-------- Material provided --------

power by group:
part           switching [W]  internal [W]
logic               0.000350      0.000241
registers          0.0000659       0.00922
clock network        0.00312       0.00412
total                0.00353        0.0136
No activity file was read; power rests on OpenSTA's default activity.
<file path="src/rtl/ctc_pkg.sv">
// Shared types and constants for the cruise throttle controller.
// No dependencies; imported by ctc_update and the top level.
`default_nettype none

package ctc_pkg;

  localparam int unsigned StepW  = 7;
  localparam int unsigned MaxW   = 8;
  localparam int unsigned MinVW  = 10;
  localparam int unsigned VelW   = 11;
  localparam int unsigned IdxW   = 2;
  localparam int unsigned InW    = 16;
  localparam int unsigned OutW   = 32;

  localparam logic [1:0] BTN_NONE   = 2'd0;
  localparam logic [1:0] BTN_GAS    = 2'd1;
  localparam logic [1:0] BTN_BRAKE  = 2'd2;
  localparam logic [1:0] BTN_CRUISE = 2'd3;

  localparam logic [IdxW-1:0] REG_STEP    = 2'd0;
  localparam logic [IdxW-1:0] REG_MAX     = 2'd1;
  localparam logic [IdxW-1:0] REG_MIN_VEL = 2'd2;

  localparam logic [StepW-1:0] STEP_RST    = 7'd20;
  localparam logic [MaxW-1:0]  MAX_RST     = 8'd80;
  localparam logic [MinVW-1:0] MIN_VEL_RST = 10'd200;

  typedef struct packed {
    logic [StepW-1:0] step;
    logic [MaxW-1:0]  tmax;
    logic [MinVW-1:0] min_vel;
  } cfg_t;

  typedef struct packed {
    logic                   gas;
    logic                   brake;
    logic                   cruise;
    logic                   engine;
    logic                   gear;
    logic [MaxW-1:0]        throttle;
    logic signed [VelW-1:0] prev_vel;
    logic signed [VelW-1:0] target;
    logic                   armed;
  } state_t;

  typedef struct packed {
    logic [1:0]             button;
    logic                   engine_switch;
    logic                   gear_switch;
    logic signed [VelW-1:0] velocity;
  } tick_t;

endpackage

`default_nettype wire

</file>
<file path="src/rtl/ctc_update.sv">
// Per-tick next-state logic: button rules, switch rules, cruise regulation, gas.
// Depends on ctc_pkg.
`default_nettype none

module ctc_update (
  input  ctc_pkg::state_t st,
  input  ctc_pkg::cfg_t   cfg,
  input  ctc_pkg::tick_t  tick,
  output ctc_pkg::state_t st_next,
  output logic            regulating
);
  import ctc_pkg::*;

  state_t                 n;
  logic signed [VelW:0]   prev_ext;
  logic signed [VelW:0]   min_ext;
  logic signed [VelW-1:0] tgt;
  logic [MaxW:0]          rise_sum;
  logic [MaxW-1:0]        thr_reg;
  logic [MaxW:0]          gas_sum;
  logic [MaxW-1:0]        thr_gas;
  logic                   reg_cond;

  always_comb begin
    n = st;

    case (tick.button)
      BTN_GAS: begin
        if (st.engine) begin
          n.gas = 1'b1; n.brake = 1'b0; n.cruise = 1'b0;
        end
      end
      BTN_BRAKE: begin
        n.gas = 1'b0; n.brake = 1'b1; n.cruise = 1'b0;
      end
      BTN_CRUISE: begin
        if (st.engine && st.gear) begin
          n.gas = 1'b0; n.brake = 1'b0; n.cruise = 1'b1;
        end
      end
      default: begin
        n.gas = 1'b0; n.brake = 1'b0; n.cruise = 1'b0;
      end
    endcase

    case ({tick.engine_switch, tick.gear_switch})
      2'b10: begin
        n.engine = 1'b1; n.gear = 1'b0; n.cruise = 1'b0;
      end
      2'b01: begin
        n.gear = 1'b1;
        if (tick.velocity == '0) begin
          n.engine = 1'b0; n.gas = 1'b0; n.cruise = 1'b0;
        end
      end
      2'b11: begin
        n.engine = 1'b1; n.gear = 1'b1;
      end
      default: begin
        n.engine = 1'b0; n.gear = 1'b0; n.cruise = 1'b0;
      end
    endcase

    prev_ext = {st.prev_vel[VelW-1], st.prev_vel};
    min_ext  = $signed({2'b00, cfg.min_vel});
    reg_cond = n.engine && n.cruise && (prev_ext >= min_ext);
    tgt      = st.armed ? st.prev_vel : st.target;

    rise_sum = {1'b0, st.throttle} + {2'b00, cfg.step};
    thr_reg  = st.throttle;
    if (reg_cond) begin
      if (tick.velocity > tgt) begin
        thr_reg = (st.throttle >= {1'b0, cfg.step}) ?
                  st.throttle - {1'b0, cfg.step} : '0;
      end else if (tick.velocity < tgt) begin
        thr_reg = (rise_sum <= {1'b0, cfg.tmax}) ? rise_sum[MaxW-1:0] : cfg.tmax;
      end
    end

    gas_sum = {1'b0, thr_reg} + {2'b00, cfg.step};
    thr_gas = thr_reg;
    if (n.gas && (thr_reg <= cfg.tmax)) begin
      thr_gas = (gas_sum > {1'b0, cfg.tmax}) ? cfg.tmax : gas_sum[MaxW-1:0];
    end

    if (n.engine) begin
      if (reg_cond) begin
        n.target = tgt;
        n.armed  = 1'b0;
      end else begin
        n.armed  = 1'b1;
      end
      n.prev_vel = tick.velocity;
      n.throttle = thr_gas;
    end

    st_next    = n;
    regulating = reg_cond;
  end

endmodule

`default_nettype wire

</file>
<file path="src/rtl/cruise_throttle_controller_unit.sv">
// Cruise throttle controller top level: stream ports, tick register, state and result register.
// Depends on ctc_pkg and ctc_update.
//
// Usage: each beat on the s_ side is one control tick. It is held in an input
// register, then the combinational next-state logic in ctc_update runs and the
// result beat is loaded into the m_ side register together with the new state.
// Throughput: one tick per cycle while m_tready does not stall the result beat.
// Config: cfg_valid/cfg_index/cfg_data write throttle_step (0), throttle_max (1)
// and cruise_min_velocity (2); cfg_ready is always high. Write only while idle.
// Reset (rst, synchronous): modes off, throttle, previous velocity and target
// zero, target latch armed, registers to defaults, both stages empty.
// Stall: when m_tready is low the result beat holds; the input stage holds one
// more tick and s_tready drops once both stages are full.
`default_nettype none

module cruise_throttle_controller_unit (
  input  logic                         clk,
  input  logic                         rst,
  input  logic                         s_tvalid,
  output logic                         s_tready,
  // [1:0] button, [2] engine_switch, [3] gear_switch, [14:4] velocity, [15] zero
  input  logic [ctc_pkg::InW-1:0]      s_tdata,
  output logic                         m_tvalid,
  input  logic                         m_tready,
  // [7:0] throttle_out, [8] regulating, [9] gas_active, [10] brake_active,
  // [11] cruise_active, [12] engine_active, [13] gear_active,
  // [24:14] target_velocity, [31:25] zero
  output logic [ctc_pkg::OutW-1:0]     m_tdata,
  input  logic                         cfg_valid,
  output logic                         cfg_ready,
  input  logic [ctc_pkg::IdxW-1:0]     cfg_index,
  input  logic [ctc_pkg::MinVW-1:0]    cfg_data
);
  import ctc_pkg::*;

  cfg_t   cfg;
  state_t st;
  state_t st_next;
  tick_t  tick;
  logic   in_valid;
  logic   regulating;
  logic   out_load;
  logic   advance;

  assign cfg_ready = 1'b1;
  assign out_load  = !m_tvalid || m_tready;
  assign advance   = in_valid && out_load;
  assign s_tready  = !in_valid || out_load;

  always_ff @(posedge clk) begin
    if (rst) begin
      cfg.step    <= STEP_RST;
      cfg.tmax    <= MAX_RST;
      cfg.min_vel <= MIN_VEL_RST;
    end else if (cfg_valid) begin
      case (cfg_index)
        REG_STEP:    cfg.step    <= cfg_data[StepW-1:0];
        REG_MAX:     cfg.tmax    <= cfg_data[MaxW-1:0];
        REG_MIN_VEL: cfg.min_vel <= cfg_data;
        default:     ;
      endcase
    end
  end

  always_ff @(posedge clk) begin
    if (rst) begin
      in_valid <= 1'b0;
    end else if (s_tready) begin
      in_valid <= s_tvalid;
    end
  end

  always_ff @(posedge clk) begin
    if (s_tvalid && s_tready) begin
      tick.button        <= s_tdata[1:0];
      tick.engine_switch <= s_tdata[2];
      tick.gear_switch   <= s_tdata[3];
      tick.velocity      <= s_tdata[VelW+3:4];
    end
  end

  ctc_update u_update (
    .st         (st),
    .cfg        (cfg),
    .tick       (tick),
    .st_next    (st_next),
    .regulating (regulating)
  );

  always_ff @(posedge clk) begin
    if (rst) begin
      st <= '{gas: 1'b0, brake: 1'b0, cruise: 1'b0, engine: 1'b0, gear: 1'b0,
              throttle: '0, prev_vel: '0, target: '0, armed: 1'b1};
    end else if (advance) begin
      st <= st_next;
    end
  end

  always_ff @(posedge clk) begin
    if (rst) begin
      m_tvalid <= 1'b0;
    end else if (out_load) begin
      m_tvalid <= in_valid;
    end
  end

  always_ff @(posedge clk) begin
    if (advance) begin
      m_tdata <= {7'd0, st_next.target, st_next.gear, st_next.engine, st_next.cruise,
                  st_next.brake, st_next.gas, regulating, st_next.throttle};
    end
  end

endmodule

`default_nettype wire

</file>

--------

The answer must consist of each line from the entries that contains the string "MaxW".

  localparam int unsigned MaxW   = 8;
  localparam logic [MaxW-1:0]  MAX_RST     = 8'd80;
    logic [MaxW-1:0]  tmax;
    logic [MaxW-1:0]        throttle;
  logic [MaxW:0]          rise_sum;
  logic [MaxW-1:0]        thr_reg;
  logic [MaxW:0]          gas_sum;
  logic [MaxW-1:0]        thr_gas;
        thr_reg = (rise_sum <= {1'b0, cfg.tmax}) ? rise_sum[MaxW-1:0] : cfg.tmax;
      thr_gas = (gas_sum > {1'b0, cfg.tmax}) ? cfg.tmax : gas_sum[MaxW-1:0];
        REG_MAX:     cfg.tmax    <= cfg_data[MaxW-1:0];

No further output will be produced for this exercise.